Physician at Northwest Neurology, USA

Scientific Tracks Abstracts: Brain Disord The

Abstract:

On vacation with my son in 2011, I suffered a bicycle crash in Kenya, which put me in the hospital for three months on three continents, with multiple fractures and traumatic brain injury. Early on, I was thought unlikely to survive, then unlikely to walk again, then unlikely to return to work as a neurologist. I soon found myself applying my longstanding interest in the plastic arts and literature to supplement my rehabilitation as inpatient on the Brain-Injury Service at the University of Washington Medical Center. As I lay debilitated and despondent, I was, surprisingly, brought back to Shakespeare, who has much to say about the disordered mind and how artfulness might bring one back to a more harmonious state. “This is an art/ Which does mend Nature, change it rather; but/ The art itself is Nature,” says Polixenes in The Winter’s Tale. In my reading of his plays, Shakespeare seems uncannily aware of what is now a new field in neurology, the finely-honed executive function, seated in the frontal lobes of the human brain. Dr Elkhonon Goldberg, the pre-eminent expositor of executive function, particularly in The New Executive Brain, describes executive function as the orchestral conductor of behavior, the apparatus that allows human beings to compose and civilize themselves, or not. I refer often to Dr. Goldberg’s work, and to Shakespeare. And this leads me to explore why human beings create art, and why the healing arts have long included art therapy.

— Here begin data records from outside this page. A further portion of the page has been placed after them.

This design comes from an exercise in tuning for small area, a short achievable clock period and few clock cycles per item on the open sky130 flow, not from production work.
The RTL was checked by simulation tests, not by an equivalence proof against the original design.
Power and IR drop assume default switching activity.

==> flow/flow/run.sh <==
#!/bin/bash
# Standard ORFS layout (the standard.sh), with plain buf_2 port buffers, a
# setup margin so that the repair steps size the logic for a shorter period,
# and clock tree synthesis without dummy balancing loads.
set -euo pipefail
bash standard.sh "BUFFER_PORTS_ARGS=-buffer_cell sky130_fd_sc_hd__buf_2" SETUP_SLACK_MARGIN=8.4 \
  "CTS_ARGS=-sink_clustering_enable -repair_clock_nets -dont_use_dummy_load" finish > standard.log 2>&1
==> flow/standard.sh <==
#!/bin/bash
# synth_recipe.tcl (not shown) runs the flow's synth.tcl, then flattens the netlist and writes it again
# the make line also repeats each setting of config.mk as NAME=value (left out here)
make -C /OpenROAD-flow-scripts/flow DESIGN_CONFIG=/design/flow/config.mk WORK_HOME=/design/flow/orfs CLKGATE_MAP_FILE= SYNTH_SCRIPT=/design/flow/synth_recipe.tcl "${@:-finish}"
==> flow/config.mk <==
export PLATFORM = sky130hd
export DESIGN_NAME = ALU_top
export DESIGN_NICKNAME = ALU_top
export VERILOG_FILES = /design/flow/design.v
export SDC_FILE = /design/flow/constraint.sdc
export NUM_CORES = 4
export LEC_CHECK = 0
export ABC_AREA = 1
export CAP_MARGIN = 20
export CORE_MARGIN = 2
export CORE_UTILIZATION = 60
export SLEW_MARGIN = 20
==> flow/constraint.sdc <==
create_clock -name core_clock -period 14.0 [get_ports {soc_clk}]
set_input_delay 2.8000 -clock core_clock [delete_from_list [all_inputs] [get_ports {soc_clk}]]
set_output_delay 2.8000 -clock core_clock [all_outputs]
set_load 0.01 [all_outputs]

In my new book, I support my thoughts with many illustrations, from ice-age painting to Cezanne and Calder. . As a practicing neurologist, I also bring to bear my understanding of how the brain achieves well-composed thinking in a normal state, and how this capacity allows the brain to re-harmonize its injured neurons. Here, I proceed along the lines of other neuroscientists, including Sir Charles Sherrington, Dr. Alexandr Luria, Dr. Antonio Damasio, Dr. Norman Doidge, and Dr Oliver Sacks. I try to expand on these wise scientists and physicians, who are also marvelous writers.I do not confine myself to the theoretical but also include a detailed description of what exactly goes on in a celebrated center dedicated to the rehabilitation of TBI.